«Через три дня Клычков, Орешин и Ганин перехватили Есенина по дороге в “Стойло” и повели в пивную. Там они не только угостили его захваченной с собой водкой, но ещё смешали её с пивом, то есть, как это называют, поднесли ему “ерша”. Сергей, в отличие от своих собутыльников, моментально захмелел.
В пивную вошёл с девушкой молодой человек в чёрной кожанке, как оказалось – чекист. Они заняли столик неподалёку от четырёх поэтов. “Святая троица” начала подлый разговор, всячески вызывая Есенина на активное действие против молодого человека. В конце концов, плохо владеющий собой Сергей поддался на их провокационные выпады. А что же – “мужиковствующие”? Они вскочили с места и, не заплатив по счёту, бросились к выходу. Официанты и швейцар преградили им путь. Через десять минут приехала машина и четырёх поэтов увезли.
22 ноября 1923 года “Рабочая газета” напечатала заметку журналиста Л.С.Сосновского “Испорченный праздник”, в которой он обвинял поэтов в антиобщественном поступке. Но ведь следователь МЧК мог не знать, каким иезуитским способом действовали друзья-“мужиковствующие”. Я зашёл к Мариенгофу на Богословский, рассказал, что и как произошло. Он обругал “святую троицу” и сказал, что позвонит по телефону председателю Центропечати Борису Фёдоровичу Малкину. В то время в одной квартире со мной, дверь в дверь, жил брат Бориса Фёдоровича – Матвей. Он и сказал мне, что Борис Фёдорович куда-то уехал на две недели. Когда я сообщил об этом Анатолию, он развёл руками».229
Ройзман подаёт инцидент под маркой нелюбви Есенина к чекистам. Но это тот самый случай, что связан с антисемитскими высказываниями Есенина. Поэт назвал молодого человека «жидовской мордой» – и немедленно был вызван наряд.
Вскоре состоялся суд.
На суде среди прочих выступали и обиженная сторона, то бишь евреи – Львов-Рогачевский, Эфрос, Соболь, Полонский, – они-то и подчеркнули, что за многие годы знакомства и дружбы с Есениным не чувствовали в речах и поведении поэта ни ноты антисемитизма. Но это была не та тактика, которая привела бы к выигрышному результату.

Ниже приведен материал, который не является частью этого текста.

$ cat config.mk
export PLATFORM = sky130hd
export DESIGN_NAME = external_data_memory_interface
export DESIGN_NICKNAME = d
export VERILOG_FILES = /design/src/hdl/emi_pkg.sv /design/src/hdl/external_data_memory_interface.sv
export VERILOG_INCLUDE_DIRS = /design/src /design/src/hdl
export SDC_FILE = /design/constraint.sdc
export NUM_CORES = 1
export LEC_CHECK = 0
export BUFFER_PORTS_ARGS = -buffer_cell sky130_fd_sc_hd__buf_4
export CAP_MARGIN = 20
export CORE_ASPECT_RATIO = 0.7
export CORE_MARGIN = 5
export CORE_UTILIZATION = 50
export DETAILED_ROUTE_END_ITERATION = 7
export PLACE_DENSITY = 0.8
export SLEW_MARGIN = 30
export SYNTH_ARGS = -nofsm -noshare
export SYNTH_HDL_FRONTEND = slang
export SYNTH_SLANG_ARGS = --single-unit
$ cat constraint.sdc
create_clock -name pclk -period 2.71 [get_ports pclk]
set_clock_uncertainty 0.1 [all_clocks]
set_input_delay 0 -clock pclk [delete_from_list [all_inputs] [get_ports pclk]]
set_output_delay 0 -clock pclk [all_outputs]
set_load 0.03 [all_outputs]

Выступал и Мариенгоф. «Рабочая газета» повествовала:
Чего больше в этих словах – злобы или сочувствия? Попытки упрятать друга в тюрьму или наоборот – спасти от неё? В отличие от обвинителей, Мариенгоф акцентировал внимание на пагубной привычке Есенина и требовал медицинского вмешательства. В условиях того времени это был разумный поступок. За антисемитизм тогда карали строго. Стоит вспомнить только друга Есенина Алексея Ганина, который той же осенью 1924 года был арестован по делу об «Ордене русских фашистов», или Бориса Глубоковского, сосланного на Соловки. В такой переплёт мог попасть и Есенин, если бы его не считали гением и не отправили бы на принудительное лечение.
В итоге поэт «был вынужден лечь в санаторий для нервнобольных на Большой Полянке, дом №42»231
.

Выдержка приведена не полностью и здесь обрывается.